Lunch time and I’ve been reading a lot about newspapers and the demise issue. Here’s Doc Searls.
The bottom line here is that a lot of good people are working on solutions. These solutions are not the same old stuff in new wrappers. They’re original ideas, some of which the papers will have no control over.
He has a lot of interesting suggestions for future models. I would not actually mind paying for quality reporting as the issue of news coverage is critical to knowing what’s happening in “distant but important place” as it’s quality reporting that is at issue for readers and citizens.
I get much of my news from small micro papers published in northern CT. We still get the Hartford Courant, but this will soon end, as the content I read in that paper has been trimmed, its tone is oddly angled, and the paper has very little that can’t be done elsewhere.

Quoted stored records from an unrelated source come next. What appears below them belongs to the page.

// Test1
module Test1
    #(   
    parameter W_IN        = 16,
    parameter W_IN_MODULE = 26,
    parameter BWIDTH      = 18,
    parameter FILTERWIDTH = 13,
    parameter AWIDTH      = 30,
    parameter DWIDTH      = 27,
    parameter DFWIDTH     = 18,
    parameter RWIDTH      = 8,
    parameter RFWIDTH     = 6,
    parameter DSPWIDTH    = 48,
    parameter MULTWIDTH   = DWIDTH + W_IN ,
    parameter RZEROS      = DFWIDTH - RFWIDTH,
    parameter W_OUT       = 16
) (
    input  wire clk,
    input  wire rst,
    input  wire [W_IN -1:0  	] s_chans_dataI,
    input  wire [W_IN -1:0  	] s_chans_dataQ,
    input  wire              	  s_chans_valid,
    input  wire [FILTERWIDTH-1:0] Filter_Coefficient,
    input  wire [FILTERWIDTH-1:0] Error_Coefficient,
    input  wire [RWIDTH-1:0     ] R_level,
    output wire              	  Valid_Out,
    output wire [W_IN_MODULE-1:0] OutputI,
    output wire [W_IN_MODULE-1:0] OutputQ
);
For scale: ~470 flip-flops, roughly 120 I/O pins, about 0.081 mm2 of cells after synthesis.
clock: 7.54 ns
lec_check: 0
abc_area: 1
cap_margin: 40
core_margin: 7
core_utilization: 18
cts_cluster_diameter: 100
cts_cluster_size: 26
gpl_routability_driven: 1
max_routing_layer: met4
min_routing_layer: met2
place_density_lb_addon: 0.06
slew_margin: 20
tns_end_percent: 100
run.sh (not shown) runs the stock make flow with config.mk's settings and CLKGATE_MAP_FILE=.
The starting point ran to the end with no violations.
Then changed:
ABC_AREA = default   (was 1)
CORE_MARGIN = 2   (was 7)
CORE_UTILIZATION = 72   (was 18)
CTS_CLUSTER_SIZE = 13   (was 26)
MAX_ROUTING_LAYER = met5   (was met4)
MIN_ROUTING_LAYER = met1   (was met2)
PLACE_DENSITY_LB_ADDON = 0.04   (was 0.06)
SETUP_SLACK_MARGIN = 0.99   (was default)
The changed run produced a layout that fails on setup timing.
Sequential power rose by about 2%.
Worst setup slack got worse by 0.56 ns.
Clock power decreases by about 38%.
Then changed:
ABC_AREA = 1   (was default)
HOLD_SLACK_MARGIN = -0.08   (was default)
PLACE_DENSITY_LB_ADDON = 0.06   (was 0.04)
SETUP_SLACK_MARGIN = default   (was 0.99)
clock period = 7.01 ns   (was 7.54 ns; I/O delays follow)
Effect:
- The changed run failed in 5_1_grt
- area after synthesis rose by 9.3%
- die size rose by 9.2%
- synthesized cell count rose by 33%
Then changed:
ABC_AREA = default   (was 1)
HOLD_SLACK_MARGIN = default   (was -0.08)
PLACE_DENSITY_LB_ADDON = 0.28   (was 0.06)
clock period = 7.54 ns   (was 7.01 ns; I/O delays follow)
This time the run completed, yet does not pass: setup timing; die size goes down by a little under a tenth; synthesized cell count goes down by a quarter to a third; synthesized area goes down by a little under a tenth.

Starting RTL as in the previous note.
Settings: LEC_CHECK=0, CAP_MARGIN=5, CELL_PAD_IN_SITES_DETAIL_PLACEMENT=1, CORE_MARGIN=2, CORE_UTILIZATION=40, CTS_CLUSTER_DIAMETER=42, CTS_CLUSTER_SIZE=33, GPL_ROUTABILITY_DRIVEN=0, GPL_TIMING_DRIVEN=0, PLACE_DENSITY_LB_ADDON=0.23, SLEW_MARGIN=20, TNS_END_PERCENT=65; clock period 10.0 ns.
The first run produced a clean layout.
Next try:
CAP_MARGIN = 20   (was 5)
CELL_PAD_IN_SITES_DETAIL_PLACEMENT = default   (was 1)
CTS_CLUSTER_DIAMETER = default   (was 42)
CTS_CLUSTER_SIZE = default   (was 33)
GPL_ROUTABILITY_DRIVEN = default   (was 0)
GPL_TIMING_DRIVEN = default   (was 0)
PLACE_DENSITY_LB_ADDON = default   (was 0.23)
TNS_END_PERCENT = default   (was 65)
=>
- count of clock-buffer cells in the layout goes down by 23
- via count went down by a few percent
- worst hold slack improved by 43 ps
- global-route usage came out lower by 5.5 points
- maximum frequency is higher by a few percent
- final cell count decreases by a few percent
Next try:
ABC_AREA = 1   (was default)
CORE_UTILIZATION = 72   (was 40)
PLACE_DENSITY_LB_ADDON = 0.24   (was default)
clock period = 6.01 ns   (was 10.0 ns; I/O delays follow)
With this change the flow stopped in global routing (5_1_grt); die size fell by 39%; area after synthesis increases by 9.3%; synthesized cell count rose by 33%.
Next try:
ABC_AREA = default   (was 1)
CORE_UTILIZATION = 66   (was 72)
PLACE_DENSITY_LB_ADDON = default   (was 0.24)
clock period = 7.75 ns   (was 6.01 ns; I/O delays follow)
The new run finished with setup timing left; synthesized area shrinks by 8.5%; die size stays flat; synthesized cell count shrinks by about 25%.
Next try:
CAP_MARGIN = 5   (was 20)
CORE_UTILIZATION = 72   (was 66)
CTS_CLUSTER_SIZE = 59   (was default)
PLACE_DENSITY = 0.64   (was default)
SETUP_SLACK_MARGIN = -0.14   (was default)
clock period = 7.37 ns   (was 7.75 ns; I/O delays follow)
After rerunning: The changed run completed, yet does not pass: setup timing; power increases by 8.4%; final area increases by 1.1%; worst setup slack is worse by 570 ps; sequential power increases by about 4%; die size decreases by about 8%; sequential cell count stays the same; non-clock buffer count increases by 113; area after synthesis is unchanged; wire length increases by 5.6%; first-iteration DRC count increases by 24%.

Setup of build 51:
Starting RTL as in the previous note.
Settings: LEC_CHECK=0, CAP_MARGIN=40, CORE_MARGIN=2, CORE_UTILIZATION=72, CTS_CLUSTER_DIAMETER=100, CTS_CLUSTER_SIZE=22, GPL_ROUTABILITY_DRIVEN=1, HOLD_SLACK_MARGIN=-0.08, MAX_ROUTING_LAYER=met5, MIN_ROUTING_LAYER=met1, PLACE_DENSITY_LB_ADDON=0.06, SLEW_MARGIN=20, TNS_END_PERCENT=100; clock period 7.54 ns.
Layout checks on build 51: not met. Flow itself completed; violations: negative setup slack.
What build 7 does differently from build 51 at the input level:
# build 51
export LEC_CHECK = 0
export CAP_MARGIN = 40
export CORE_MARGIN = 2
export CORE_UTILIZATION = 72
export CTS_CLUSTER_DIAMETER = 100
export CTS_CLUSTER_SIZE = 22
export GPL_ROUTABILITY_DRIVEN = 1
export HOLD_SLACK_MARGIN = -0.08
export MAX_ROUTING_LAYER = met5
export MIN_ROUTING_LAYER = met1
export PLACE_DENSITY_LB_ADDON = 0.06
export SLEW_MARGIN = 20
export TNS_END_PERCENT = 100
create_clock -name core_clock -period 7.54 [get_ports {clk}]
# build 7
export LEC_CHECK = 0
export CAP_MARGIN = 40
export CORE_MARGIN = 2
export CORE_UTILIZATION = 72
export CTS_CLUSTER_DIAMETER = 100
export CTS_CLUSTER_SIZE = 13
export GPL_ROUTABILITY_DRIVEN = 1
export MAX_ROUTING_LAYER = met5
export MIN_ROUTING_LAYER = met1
export PLACE_DENSITY_LB_ADDON = 0.04
export SETUP_SLACK_MARGIN = 2.25
export SLEW_MARGIN = 20
export TNS_END_PERCENT = 100
create_clock -name core_clock -period 7.54 [get_ports {clk}]
Results
The flow for build 7 finished, though final verification flagged negative setup slack. In the reports for build 7 and build 51, the smaller setup slack belongs to build 51. Ratio of routed vias to standard cells delta for build 7 relative to build 51: about 0.5% higher. Comparing build 7 and build 51, the higher non-clock buffer count is on build 7.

I’ll miss the paper, but it’s not serving my needs. And the NYT is too much paper for my reading habit. We don’t need “newspapers” but we need excellent journalism.

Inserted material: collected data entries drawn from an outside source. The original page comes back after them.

## my_chip
module my_chip (
    input logic [11:0] io_in,  
    output logic [11:0] io_out,  
    input logic clock,
    input logic reset  
);
For scale: ~1300 cells after synthesis, roughly 150 flip-flops, ~26 I/O pins, roughly 10000 sq um of cells after synthesis.
Settings: LEC_CHECK=0, ABC_AREA=1, CAP_MARGIN=0, CORE_MARGIN=2, CORE_UTILIZATION=72, CTS_CLUSTER_DIAMETER=25, CTS_CLUSTER_SIZE=68, PLACE_DENSITY_LB_ADDON=0.12, SETUP_SLACK_MARGIN=0.48, SLEW_MARGIN=40; clock period 2.47 ns.
run.sh (not shown) runs the stock make flow with config.mk's settings and CLKGATE_MAP_FILE=.
The starting point reached the layout checks and failed them: negative setup slack.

Journalism is more than The Globe or Courant. It’s also the technical areas we work in: computer science and literature news, reportage on numerous areas of interest. Newspapers, in a sense, are an extending technology–they extend the eye, the ear, and the body of those who want the engagement. We’re grappling with the physicality of information and place. Payment methods are one issue: there’s also the issue of readership.